The transistor functions either as an amplifier, or as a switch. It is solid state, with no moving parts except electrons. A small space can accomo-date collections of transistors = a descent into the world of "the tiny."

[ " What,"asks the reader,"are the links betwixt our Grecian friends, the transistor, and matters biological ?" Read on.. ]

The Greeks Had A Word For It ...
The prefix, nano, comes from the Greek combining form nanos, meaning dwarf. Back then, they speculated on what was "in there." Today, we are actually working "in there." Devices have become so small that throughout industry the motto is: Iffen you can see it, it's too big !

The major applications of "the tiny" have been in communications; e.g., a telephone is not only wireless, it is also a camera... On the heels of the transistor discovery, new industries have swallowed up old stand-bys. Although the original "wave" seems to have peaked, that's not the case for the "wavelets" - many of them in Life Sciences - that were created as well. Texas can brag The Strategic Partnership Of Research in Nano-technology, a consortium including UT's- Austin, Dallas, Arlington, plus Rice and others.

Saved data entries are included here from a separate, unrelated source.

This is an optimization exercise on Yosys and OpenROAD, whose aim is small area, a short achievable clock period and few clock cycles, not a production implementation. The RTL was checked by simulation tests, not by an equivalence proof against the original design. Power and IR drop assume default switching activity.

==> flow/design.v <==
module tinputer_core (
    input  wire         clk,
    input  wire         rst,         
    input  wire         cmd_valid,
    output wire         cmd_ready,
    input  wire [1:0]   cmd_op,
    input  wire [15:0]  cmd_addr,
    input  wire [7:0]   cmd_wdata,
    output reg          rsp_valid,
    output reg          rsp_fault,
    output reg          rsp_kind,    
    output reg  [2:0]   rsp_phase,
    output reg          rsp_width,   
    output reg  [15:0]  rsp_addr,
    output reg  [7:0]   rsp_rdata,
    output wire [127:0] regs         
);
    localparam [2:0] PH_OPCODE  = 3'd0;
    localparam [2:0] PH_OPERAND = 3'd1;
    localparam [2:0] PH_LOAD    = 3'd2;
    localparam [2:0] PH_STORE   = 3'd3;
    localparam [2:0] PH_EXEC    = 3'd4;
    localparam [2:0] PH_HOST    = 3'd5;
    reg [15:0] x [0:7];
    reg [7:0] bank0 [0:63];
    reg [7:0] bank1 [0:63];
    reg [7:0] bank2 [0:63];
    reg [7:0] bank3 [0:63];
    reg [7:0] ib0, ib1, ib2, ib3;
    reg       ir_v;
    reg       rd_pend;
    reg [7:0] rd_addr;
    assign cmd_ready = ir_v & ~rd_pend;
    assign regs = {x[7], x[6], x[5], x[4], x[3], x[2], x[1], x[0]};
    wire [15:0] ip = x[0];
    wire [7:0]  ipl = ip[7:0];
    wire        ip_hi0 = (ip[15:8] == 8'd0);
    wire acc_cmd  = cmd_valid & cmd_ready;
    wire exec     = acc_cmd & (cmd_op == 2'b00);
    wire host_wr  = acc_cmd & (cmd_op == 2'b01);
    wire host_rd  = acc_cmd & cmd_op[1];
    wire host_in  = (cmd_addr[15:8] == 8'd0);
    wire op_add = (ib0 == 8'h10);
    wire op_and = (ib0 == 8'h11);
    wire op_or  = (ib0 == 8'h12);
    wire op_lit = (ib0 == 8'h13);
    wire op_ld  = (ib0 == 8'h14);
    wire op_st  = (ib0 == 8'h15);
    wire op_mov = (ib0 == 8'h16);
    wire op_alu = op_add | op_and | op_or;
    wire op_rr  = op_alu | op_mov;
    wire op_wr  = op_lit | op_ld;           
    wire op_4   = op_wr | op_st;
    wire [15:0] ip1 = {8'd0, ipl} + 16'd1;
    wire [15:0] ip2 = {8'd0, ipl} + 16'd2;
    wire [15:0] ip3 = {8'd0, ipl} + 16'd3;
    wire [15:0] ip4 = {8'd0, ipl} + 16'd4;
    wire [15:0] ipn = op_4 ? ip4 : op_rr ? ip3 : ip1;
    reg        ff;           
    reg        ff_w;
    reg [2:0]  ff_ph;
    reg [15:0] ff_addr;      
    always @(*) begin
        ff = 1'b0; ff_w = 1'b0; ff_ph = PH_OPERAND; ff_addr = ip1;
        if (!ip_hi0) begin
            ff = 1'b1; ff_ph = PH_OPCODE; ff_addr = ip;
        end else if (op_rr) begin
            if (ipl == 8'd255) begin
                ff = 1'b1; ff_addr = ip1;
            end else if (ipl == 8'd254) begin
                ff = 1'b1; ff_addr = ip2;
            end
        end else if (op_wr) begin
            if (ipl >= 8'd254) begin
                ff = 1'b1; ff_w = 1'b1; ff_addr = ip1;
            end else if (ipl == 8'd253) begin
                ff = 1'b1; ff_addr = ip3;
            end
        end else if (op_st) begin
            if (ipl == 8'd255) begin
                ff = 1'b1; ff_addr = ip1;
            end else if (ipl >= 8'd253) begin
                ff = 1'b1; ff_w = 1'b1; ff_addr = ip2;
            end
        end
    end
    wire       bad1 = (ib1[7:3] != 5'd0);
    wire       bad2 = (ib2[7:3] != 5'd0);
    wire       bad3 = (ib3[7:3] != 5'd0);
    reg        bf;
    reg [7:0]  bf_id;
    always @(*) begin
        bf = 1'b0; bf_id = ib1;
        if (op_rr) begin
            if (bad1) begin bf = 1'b1; bf_id = ib1; end
            else if (bad2) begin bf = 1'b1; bf_id = ib2; end
        end else if (op_wr) begin
            if (bad3) begin bf = 1'b1; bf_id = ib3; end
        end else if (op_st) begin
            if (bad1) begin bf = 1'b1; bf_id = ib1; end
        end
    end
    wire [15:0] ld_a  = {ib1, ib2};
    wire [15:0] st_a  = {ib2, ib3};
    wire        ld_oob = (ib1 != 8'd0) || (ib2 == 8'd255);
    wire        st_oob = (ib2 != 8'd0) || (ib3 == 8'd255);
    wire        df = (op_ld & ld_oob) | (op_st & st_oob);
    wire ok = ~ff & ~bf & ~df;
    wire [15:0] v1 = (ib1[2:0] == 3'd0) ? ipn : x[ib1[2:0]];
    wire [15:0] v2 = (ib2[2:0] == 3'd0) ? ipn : x[ib2[2:0]];
    reg [7:0] port_a;
    always @(*) begin
        if (rd_pend)
            port_a = rd_addr;
        else if (!ir_v)
            port_a = ipl;
        else if (op_ld || (op_lit && ib3 == 8'd0))
            port_a = ib2;
        else
            port_a = ipn[7:0];
    end
    wire [1:0] pa_lo = port_a[1:0];
    wire [63:0] hot0 = 64'd1 << port_a[7:2];
    wire [63:0] hot1 = {hot0[62:0], hot0[63]};
    wire [63:0] hs0 = (pa_lo > 2'd0) ? hot1 : hot0;
    wire [63:0] hs1 = (pa_lo > 2'd1) ? hot1 : hot0;
    wire [63:0] hs2 = (pa_lo > 2'd2) ? hot1 : hot0;
    reg  [7:0] bo0, bo1, bo2, bo3;
    integer r;
    always @(*) begin
        bo0 = 8'd0; bo1 = 8'd0; bo2 = 8'd0; bo3 = 8'd0;
        for (r = 0; r < 64; r = r + 1) begin
            bo0 = bo0 | (bank0[r] & {8{hs0[r]}});
            bo1 = bo1 | (bank1[r] & {8{hs1[r]}});
            bo2 = bo2 | (bank2[r] & {8{hs2[r]}});
            bo3 = bo3 | (bank3[r] & {8{hot0[r]}});
        end
    end
    reg  [7:0] w0, w1, w2, w3;
    always @(*) begin
        case (pa_lo)
            2'd0: begin w0 = bo0; w1 = bo1; w2 = bo2; w3 = bo3; end
            2'd1: begin w0 = bo1; w1 = bo2; w2 = bo3; w3 = bo0; end
            2'd2: begin w0 = bo2; w1 = bo3; w2 = bo0; w3 = bo1; end
            default: begin w0 = bo3; w1 = bo0; w2 = bo1; w3 = bo2; end
        endcase
    end
    reg  [2:0]  wd;
    reg  [15:0] wv;
    always @(*) begin
        if (op_alu) begin
            wd = 3'd1;
            wv = op_add ? v1 + v2 : op_and ? (v1 & v2) : (v1 | v2);
        end else if (op_mov) begin
            wd = ib2[2:0];
            wv = v1;
        end else if (op_lit) begin
            wd = ib3[2:0];
            wv = ld_a;
        end else begin
            wd = ib3[2:0];
            wv = {w0, w1};
        end
    end
    wire wr_reg = ok & (op_rr | op_wr);
    wire [15:0] ip_next = (wr_reg && wd == 3'd0) ? wv : ff ? ff_addr : ipn;
    wire        st_we = exec & op_st & ok;
    wire        hw_we = host_wr & host_in;
    wire [7:0]  st_a1 = ib3 + 8'd1;
    wire [7:0]  hw_a  = cmd_addr[7:0];
    reg  [3:0]  m_we;
    reg  [5:0]  m_row [0:3];
    reg  [7:0]  m_d   [0:3];
    integer b;
    always @(*) begin
        for (b = 0; b < 4; b = b + 1) begin
            if (cmd_op == 2'b00) begin
                m_we[b]  = st_we & ((ib3[1:0] == b) | (st_a1[1:0] == b));
                m_row[b] = (ib3[1:0] == b) ? ib3[7:2] : st_a1[7:2];
                m_d[b]   = (ib3[1:0] == b) ? v1[15:8] : v1[7:0];
            end else begin
                m_we[b]  = hw_we & (hw_a[1:0] == b);
                m_row[b] = hw_a[7:2];
                m_d[b]   = cmd_wdata;
            end
        end
    end
    always @(posedge clk) begin
        if (m_we[0]) bank0[m_row[0]] <= m_d[0];
        if (m_we[1]) bank1[m_row[1]] <= m_d[1];
        if (m_we[2]) bank2[m_row[2]] <= m_d[2];
        if (m_we[3]) bank3[m_row[3]] <= m_d[3];
    end
    wire [7:0] st_d = ib3 - ipn[7:0];
    wire       st_hits_fetch = (st_d <= 8'd3) || (st_d == 8'd255);
    integer i;
    always @(posedge clk) begin
        if (rst) begin
            for (i = 0; i < 8; i = i + 1)
                x[i] <= 16'd0;
            ir_v      <= 1'b0;
            rd_pend   <= 1'b0;
            rsp_valid <= 1'b0;
        end else begin
            rsp_valid <= 1'b0;
            if (!rd_pend && (!ir_v || exec)) begin
                ib0 <= w0; ib1 <= w1; ib2 <= w2; ib3 <= w3;
            end
            if (!rd_pend && !ir_v)
                ir_v <= 1'b1;
            else if (exec)
                ir_v <= ~(ff | op_ld | (op_mov & ib2[2:0] == 3'd0) |
                          (op_st & st_hits_fetch));
            else if (host_wr)
                ir_v <= 1'b0;
            if (exec) begin
                x[0] <= ip_next;
                if (wr_reg && wd != 3'd0)
                    x[wd] <= wv;
                rsp_valid <= 1'b1;
                rsp_fault <= ~ok;
                rsp_width <= 1'b0;
                rsp_kind  <= 1'b0;
                if (ff) begin
                    rsp_phase <= ff_ph;
                    rsp_width <= ff_w;
                    rsp_addr  <= ff_addr;
                end else if (bf) begin
                    rsp_kind  <= 1'b1;
                    rsp_phase <= PH_EXEC;
                    rsp_addr  <= {8'd0, bf_id};
                end else begin
                    rsp_phase <= op_ld ? PH_LOAD : PH_STORE;
                    rsp_width <= 1'b1;
                    rsp_addr  <= op_ld ? ld_a : st_a;
                end
            end
            if (host_wr || host_rd) begin
                rsp_kind  <= 1'b0;
                rsp_phase <= PH_HOST;
                rsp_width <= 1'b0;
                rsp_addr  <= cmd_addr;
                rsp_fault <= ~host_in;
                if (host_wr || !host_in)
                    rsp_valid <= 1'b1;
            end
            if (host_rd && host_in) begin
                rd_pend <= 1'b1;
                rd_addr <= cmd_addr[7:0];
            end
            if (rd_pend) begin
                rd_pend   <= 1'b0;
                rsp_valid <= 1'b1;
                rsp_fault <= 1'b0;
                rsp_rdata <= w0;
            end
        end
    end
endmodule
Settings: LEC_CHECK=0, ABC_AREA=1, CAP_MARGIN=20, CORE_MARGIN=2, CORE_UTILIZATION=25, CTS_BUF_LIST=sky130_fd_sc_hd__clkbuf_8, CTS_CLUSTER_DIAMETER=60, CTS_CLUSTER_SIZE=14, GPL_ROUTABILITY_DRIVEN=1, PLACE_DENSITY=0.4, SETUP_SLACK_MARGIN=5, SLEW_MARGIN=20; clock period 11.0 ns.
run.sh (not shown) runs the stock make flow with config.mk's settings and CLKGATE_MAP_FILE= SYNTH_SCRIPT=/design/flow/synth_recipe.tcl, a recipe that flattens the netlist after the stock synthesis.
Testbench counts at the start, summed over its fixed seeds: cycles 9,328.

Antony van Leeuwenhoek's microscope exposed tiny life forms down to bacteria, parasitic protists, sperm cells, blood cells, microscopic nematodes, rotifers, and more. [P.S. He did NOT invent the microscope - just ground better lenses and was more precise than his predecessors.]
Newer methods of probing for smaller and smaller forms uncovered the viruses - not quite animate - and more recently, the prions. What's Next ?
In 1959, Feynman (physicist) offered $1,000 to the "first guy" who could produce an electric motor as small as 1/64th of an inch. Well, today the offer could be for Nano motors about 1,000th of a hair's width.

Torrents of discoveries stream in: Nano-this and Nano-that. (Where will they lead us? Hard to foretell. We trust for the better.)

* Flow-Thru biochips - highly porous silicon chip w/huge surface area;can simultaneously analyze the reactions to a specific substance. of up to 400 known genes By German companies. www.metrigenix.com and www.infineon.com

* Creation of a Nano bone was reported by China and after it is implanted, the artificial material "disintegrates" over time and is replaced by human bone tissue. www.tsinghua.edu.cn/eng

* Internal body scanner named "electrostatic micromachine scanning mirror for optical coherence tomography" - jointly by Duke and G.Washington Univ - uncovers surface and below surface internal abnormalities.www.dukenews.edu

* Heightening antibiotic efficiency by uniting it with tiny carbon buckyballs that can be targeted to attach themselves to harmful, specific (sometimes antibiotic-resistant) spores. at Rice Univ. www.rice.edu

* A single molecule light emitter= one ultra-tiny, carbon nanotube mounted on a 3-terminal transistor; simultaneous release of electrons (-) and plus charges at holes in the tube = light is produced. www.ibm.com

* High precision semi-conductor nano-crystals -sized at atom+ level - called "EviDots" or "quantom dots" to act as fluorescent or photonic materials in bio-technology. by Evident Technologies www.evidenttech.com

Richard Feynman's 1959 talk
"There's Plenty of Room at the Bottom,"
He envisioned using machinery factories to build smaller factories that built yet smaller factories... "At each stage, it is necessary to improve the precision of the apparatus."... leading to nanomachines building atomically precise products. "What would the properties of materials be if we could really arrange the atoms the way we want them?"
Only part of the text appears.